Um ex-padre gay russo, que fugiu para a Holanda após se assumir, afirmou que o clero homofóbico dormia com seus superiores para subir na hierarquia da instituição. Segundo informações do Pink News, Alexander Usatov era um padre ortodoxo russo na diocese de Rostov e Novocherkassk até que deixou seu cargo há cerca de um ano.

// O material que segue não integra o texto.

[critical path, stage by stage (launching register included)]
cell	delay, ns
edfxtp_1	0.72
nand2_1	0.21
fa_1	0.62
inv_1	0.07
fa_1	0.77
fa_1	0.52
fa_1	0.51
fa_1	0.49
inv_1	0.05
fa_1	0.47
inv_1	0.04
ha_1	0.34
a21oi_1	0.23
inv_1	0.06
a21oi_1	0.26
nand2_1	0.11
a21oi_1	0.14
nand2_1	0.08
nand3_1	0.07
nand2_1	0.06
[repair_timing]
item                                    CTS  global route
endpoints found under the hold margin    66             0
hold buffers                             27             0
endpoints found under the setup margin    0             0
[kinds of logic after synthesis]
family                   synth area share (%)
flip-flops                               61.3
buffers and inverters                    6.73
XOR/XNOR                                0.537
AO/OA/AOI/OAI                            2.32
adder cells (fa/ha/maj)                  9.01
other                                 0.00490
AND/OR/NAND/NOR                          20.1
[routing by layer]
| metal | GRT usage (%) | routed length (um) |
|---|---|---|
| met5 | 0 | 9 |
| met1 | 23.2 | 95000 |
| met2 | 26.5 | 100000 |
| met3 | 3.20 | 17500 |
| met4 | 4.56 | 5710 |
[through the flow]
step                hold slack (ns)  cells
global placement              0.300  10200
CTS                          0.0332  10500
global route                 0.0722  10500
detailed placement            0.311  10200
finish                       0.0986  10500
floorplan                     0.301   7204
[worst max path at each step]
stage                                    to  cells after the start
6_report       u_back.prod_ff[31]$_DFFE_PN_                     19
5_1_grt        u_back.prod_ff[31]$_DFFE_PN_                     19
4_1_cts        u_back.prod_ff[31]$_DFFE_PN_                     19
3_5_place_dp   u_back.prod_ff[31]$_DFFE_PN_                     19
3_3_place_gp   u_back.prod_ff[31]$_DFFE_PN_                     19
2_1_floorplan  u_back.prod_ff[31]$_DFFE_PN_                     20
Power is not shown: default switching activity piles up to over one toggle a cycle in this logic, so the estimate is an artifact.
<file path="src/sv/piecewise_linear_calibration_macros.svh">
// Assertion macros shared by the calibration RTL.
`ifndef PIECEWISE_LINEAR_CALIBRATION_MACROS_SVH
`define PIECEWISE_LINEAR_CALIBRATION_MACROS_SVH

// Same-cycle implication, held off during reset.
`define PLC_ASSERT_IMPLY(label, clk, rst_n, ante, cons, msg) \
    label: assert property (@(posedge clk) disable iff (!rst_n) (ante) |-> (cons)) \
        else $error(msg);

// Next-cycle implication, held off during reset.
`define PLC_ASSERT_NEXT(label, clk, rst_n, ante, cons, msg) \
    label: assert property (@(posedge clk) disable iff (!rst_n) (ante) |=> (cons)) \
        else $error(msg);

`endif

</file>
<file path="src/sv/plc_pkg.sv">
// Package: constants, opcodes and sequencer states for the calibration block.
`timescale 1ns / 1ps
package plc_pkg;

    localparam int POINTS_DEF = 8;
    localparam int DW         = 32;
    localparam int QW         = 34;  // quotient bits kept; larger quotients saturate
    localparam int DIV_STEPS  = QW;

    localparam logic OP_MAP  = 1'b0;
    localparam logic OP_LOAD = 1'b1;

    typedef enum logic [3:0] {
        S_IDLE,
        S_CHK0,
        S_CHKN,
        S_SCAN,
        S_FETCH,
        S_FETCH2,
        S_MUL,
        S_DIVI,
        S_DIV,
        S_FIN,
        S_OUT
    } plc_state_t;

endpackage

</file>
<file path="src/sv/piecewise_linear_calibration.sv">
// A load word gives its result word in the cycle after acceptance; a map word passes at most
// through a segment search over one comparator (CHK0, CHKN, SCAN), two fetch states,
// one 32x32 multiply, divider setup, 34 divide steps and a clamp state, in that order.
// One word in flight: in_ready returns the cycle after the result is taken, so no new
// word is accepted while a load or map word is in progress or its result is stalled.
// Reset (rst_n low, asynchronous) clears the sequencer and all breakpoints to zero.
`timescale 1ns / 1ps
module piecewise_linear_calibration #(
    parameter int POINTS = plc_pkg::POINTS_DEF
) (
    input  logic                clk,
    input  logic                rst_n,
    input  logic                in_valid,
    output logic                in_ready,
    input  logic                opcode,
    input  logic [2:0]          point_index,
    input  logic signed [31:0]  point_x,
    input  logic signed [31:0]  point_y,
    input  logic signed [31:0]  sample,
    output logic                out_valid,
    input  logic                out_ready,
    output logic signed [31:0]  calibrated_value,
    output logic                divide_fault,
    output logic                saturated
);
    import plc_pkg::*;
    `include "piecewise_linear_calibration_macros.svh"

    localparam int AW = $clog2(POINTS);
    localparam logic [AW-1:0] LAST     = AW'(POINTS - 1);
    localparam logic [AW-1:0] SEG_LAST = AW'(POINTS - 2);
    localparam logic [AW-1:0] ONE      = AW'(1);
    localparam logic [5:0]    DIV_LAST = 6'(DIV_STEPS - 1);
    localparam logic [QW-1:0] Q_LIMIT  = QW'(64'h2_0000_0000);

    plc_state_t state_reg, state_next;

    logic signed [DW-1:0] bp_x_reg [POINTS];
    logic signed [DW-1:0] bp_y_reg [POINTS];

    logic [AW-1:0]        addr_reg, addr_next;
    logic signed [DW-1:0] s_reg, s_next;
    logic signed [DW-1:0] x1_reg, x1_next;
    logic signed [DW-1:0] y1_reg, y1_next;
    logic                 neg_reg, neg_next;
    logic [DW-1:0]        dsx_mag_reg, dsx_mag_next;
    logic [DW-1:0]        dy_mag_reg, dy_mag_next;
    logic [DW-1:0]        dx_mag_reg, dx_mag_next;
    logic [2*DW-1:0]      prod_reg, prod_next;
    logic [DW-1:0]        rem_reg, rem_next;
    logic [QW-1:0]        dq_reg, dq_next;
    logic [5:0]           cnt_reg, cnt_next;
    logic                 big_reg, big_next;
    logic signed [DW-1:0] value_reg, value_next;
    logic                 fault_reg, fault_next;
    logic                 sat_reg, sat_next;

    logic                 accept;
    logic                 load_en;
    logic [AW-1:0]        wr_addr;
    logic signed [DW-1:0] x_rd, y_rd;
    logic signed [DW-1:0] cmp_a, cmp_b;
    logic                 cmp_lt;
    logic signed [DW:0]   dsx, dy, dx;
    logic [DW:0]          trial;
    logic [DW+1:0]        diff;
    logic                 ge;
    logic signed [DW+3:0] sum;
    logic                 q_big;

    assign accept  = in_valid && in_ready;
    assign load_en = accept && (opcode == OP_LOAD) && (int'(point_index) < POINTS);
    assign wr_addr = AW'(point_index);
    assign x_rd    = bp_x_reg[addr_reg];
    assign y_rd    = bp_y_reg[addr_reg];

    // Shared signed comparator: CHK0 tests x0 < s, the other states s < x.
    always_comb
    begin
        if (state_reg == S_CHK0)
        begin
            cmp_a = x_rd;
            cmp_b = s_reg;
        end
        else
        begin
            cmp_a = s_reg;
            cmp_b = x_rd;
        end
    end
    assign cmp_lt = cmp_a < cmp_b;

    assign dsx = {s_reg[DW-1], s_reg} - {x1_reg[DW-1], x1_reg};
    assign dy  = {y_rd[DW-1], y_rd} - {y1_reg[DW-1], y1_reg};
    assign dx  = {x_rd[DW-1], x_rd} - {x1_reg[DW-1], x1_reg};

    // Restoring divide step: one quotient bit per cycle.
    assign trial = {rem_reg, dq_reg[QW-1]};
    assign diff  = {1'b0, trial} - {2'b00, dx_mag_reg};
    assign ge    = !diff[DW+1];

    assign q_big = big_reg || (dq_reg > Q_LIMIT);
    assign sum   = neg_reg ? ({{4{y1_reg[DW-1]}}, y1_reg} - {2'b00, dq_reg})
                           : ({{4{y1_reg[DW-1]}}, y1_reg} + {2'b00, dq_reg});

    // Next state
    always_comb
    begin
        state_next = state_reg;
        unique case (state_reg)
            S_IDLE:
            begin
                if (accept)
                    state_next = (opcode == OP_LOAD) ? S_OUT : S_CHK0;
            end
            S_CHK0:   state_next = cmp_lt ? S_CHKN : S_FETCH;
            S_CHKN:   state_next = cmp_lt ? S_SCAN : S_FETCH;
            S_SCAN:
            begin
                if (cmp_lt || addr_reg == LAST)
                    state_next = S_FETCH;
            end
            S_FETCH:  state_next = S_FETCH2;
            S_FETCH2: state_next = (x_rd == x1_reg) ? S_OUT : S_MUL;
            S_MUL:    state_next = S_DIVI;
            S_DIVI:   state_next = ({2'b00, prod_reg[2*DW-1:QW]} >= dx_mag_reg) ? S_FIN : S_DIV;
            S_DIV:
            begin
                if (cnt_reg == '0)
                    state_next = S_FIN;
            end
            S_FIN:    state_next = S_OUT;
            S_OUT:
            begin
                if (out_ready)
                    state_next = S_IDLE;
            end
            default:  state_next = S_IDLE;
        endcase
    end

    // Handshake outputs
    always_comb
    begin
        in_ready  = 1'b0;
        out_valid = 1'b0;
        unique case (state_reg)
            S_IDLE:  in_ready  = 1'b1;
            S_OUT:   out_valid = 1'b1;
            default:
            begin
                in_ready  = 1'b0;
                out_valid = 1'b0;
            end
        endcase
    end

    assign calibrated_value = value_reg;
    assign divide_fault     = fault_reg;
    assign saturated        = sat_reg;

    // Datapath
    always_comb
    begin
        addr_next    = addr_reg;
        s_next       = s_reg;
        x1_next      = x1_reg;
        y1_next      = y1_reg;
        neg_next     = neg_reg;
        dsx_mag_next = dsx_mag_reg;
        dy_mag_next  = dy_mag_reg;
        dx_mag_next  = dx_mag_reg;
        prod_next    = prod_reg;
        rem_next     = rem_reg;
        dq_next      = dq_reg;
        cnt_next     = cnt_reg;
        big_next     = big_reg;
        value_next   = value_reg;
        fault_next   = fault_reg;
        sat_next     = sat_reg;
        case (state_reg)
            S_IDLE:
            begin
                if (accept)
                begin
                    s_next     = sample;
                    addr_next  = '0;
                    value_next = '0;
                    fault_next = 1'b0;
                    sat_next   = 1'b0;
                end
            end
            S_CHK0:   addr_next = cmp_lt ? LAST : '0;
            S_CHKN:   addr_next = cmp_lt ? ONE : SEG_LAST;
            S_SCAN:
            begin
                // s is already known to be at or above the previous breakpoint
                if (cmp_lt)
                    addr_next = addr_reg - ONE;
                else if (addr_reg == LAST)
                    addr_next = SEG_LAST;
                else
                    addr_next = addr_reg + ONE;
            end
            S_FETCH:
            begin
                x1_next   = x_rd;
                y1_next   = y_rd;
                addr_next = addr_reg + ONE;
            end
            S_FETCH2:
            begin
                if (x_rd == x1_reg)
                begin
                    value_next = y1_reg;
                    fault_next = 1'b1;
                end
                else
                begin
                    neg_next     = dsx[DW] ^ dy[DW] ^ dx[DW];
                    dsx_mag_next = dsx[DW] ? DW'(-dsx) : dsx[DW-1:0];
                    dy_mag_next  = dy[DW]  ? DW'(-dy)  : dy[DW-1:0];
                    dx_mag_next  = dx[DW]  ? DW'(-dx)  : dx[DW-1:0];
                end
            end
            S_MUL:    prod_next = dsx_mag_reg * dy_mag_reg;
            S_DIVI:
            begin
                // a high part at or above the divisor means the quotient overflows
                big_next = ({2'b00, prod_reg[2*DW-1:QW]} >= dx_mag_reg);
                rem_next = {2'b00, prod_reg[2*DW-1:QW]};
                dq_next  = prod_reg[QW-1:0];
                cnt_next = DIV_LAST;
            end
            S_DIV:
            begin
                rem_next = ge ? diff[DW-1:0] : trial[DW-1:0];
                dq_next  = {dq_reg[QW-2:0], ge};
                cnt_next = cnt_reg - 6'd1;
            end
            S_FIN:
            begin
                if (q_big)
                begin
                    sat_next   = 1'b1;
                    value_next = neg_reg ? 32'sh8000_0000 : 32'sh7FFF_FFFF;
                end
                else if (sum[DW+3:DW-1] != {5{sum[DW+3]}})
                begin
                    sat_next   = 1'b1;
                    value_next = sum[DW+3] ? 32'sh8000_0000 : 32'sh7FFF_FFFF;
                end
                else
                begin
                    value_next = sum[DW-1:0];
                end
            end
            default:
            begin
                addr_next = addr_reg;
            end
        endcase
    end

    always_ff @(posedge clk or negedge rst_n)
    begin
        if (!rst_n)
        begin
            state_reg <= S_IDLE;
            for (int i = 0; i < POINTS; i++)
            begin
                bp_x_reg[i] <= '0;
                bp_y_reg[i] <= '0;
            end
        end
        else
        begin
            state_reg <= state_next;
            if (load_en)
            begin
                bp_x_reg[wr_addr] <= point_x;
                bp_y_reg[wr_addr] <= point_y;
            end
        end
    end

    always_ff @(posedge clk)
    begin
        addr_reg    <= addr_next;
        s_reg       <= s_next;
        x1_reg      <= x1_next;
        y1_reg      <= y1_next;
        neg_reg     <= neg_next;
        dsx_mag_reg <= dsx_mag_next;
        dy_mag_reg  <= dy_mag_next;
        dx_mag_reg  <= dx_mag_next;
        prod_reg    <= prod_next;
        rem_reg     <= rem_next;
        dq_reg      <= dq_next;
        cnt_reg     <= cnt_next;
        big_reg     <= big_next;
        value_reg   <= value_next;
        fault_reg   <= fault_next;
        sat_reg     <= sat_next;
    end

    `PLC_ASSERT_IMPLY(a_one_side, clk, rst_n, out_valid, !in_ready,
        "ready while result held")
    `PLC_ASSERT_IMPLY(a_flags, clk, rst_n, out_valid, !(divide_fault && saturated),
        "fault and clamp both set")
    `PLC_ASSERT_NEXT(a_load_word, clk, rst_n, in_valid && in_ready && opcode == OP_LOAD,
        out_valid && calibrated_value == 32'sd0 && !divide_fault && !saturated,
        "load result not zero")
    `PLC_ASSERT_NEXT(a_map_busy, clk, rst_n, in_valid && in_ready && opcode == OP_MAP,
        !out_valid && !in_ready, "map word finished too early")

endmodule
</file>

Na época, ele escreveu um artigo de opinião para o site Snob, explicando que havia perdido sua fé, e que a “crença em um ser celestial antropomórfico, que fica com raiva e se vinga das pessoas” havia se tornado “estranha e desagradável” para ele. Em um novo post no mesmo portal, ele revelou que foi forçado a deixar a igreja, e até fugiu do país, porque é gay e estava sendo assediado e intimidado por colegas e superiores. “Sou gay e nunca me senti seguro na igreja ortodoxa russa e, nos últimos anos, tornei-me objeto de perseguição pelo metropolita e sua comitiva, que conheciam minha orientação”, escreveu ele, que fugiu com a ajuda de ativistas LGBTQ+ holandeses.

Os gays na igreja ortodoxa russa estão em uma situação dupla. Por um lado, todos sabem da existência do lobby de padres gays e da oportunidade de fazer uma carreira fácil depois de passar pela cama do bispo”, conta Alexander. “Por outro lado, os paroquianos mais ativos da igreja são homofóbicos fervorosos e, ao confiar neles, a igreja está construindo a partir de si mesma um reduto da moralidade sexual tradicional”.

Um porta-voz da arquidiocese negou que o líder soubesse que Alexander era um padre gay, insistindo que, se soubesse, ele teria perdido a batina “há muito tempo”. “Um padre gay teria sido solicitado muito cedo que largasse a batina caso não conseguisse mantê-la em seu corpo”, acrescentou.

Apesar de tudo o que passou, o ex-padre está se estabelecendo na vida na Holanda e disse que está gostando de poder ser ele mesmo, “do qual fui privado por todos os 30 anos de estar na igreja”.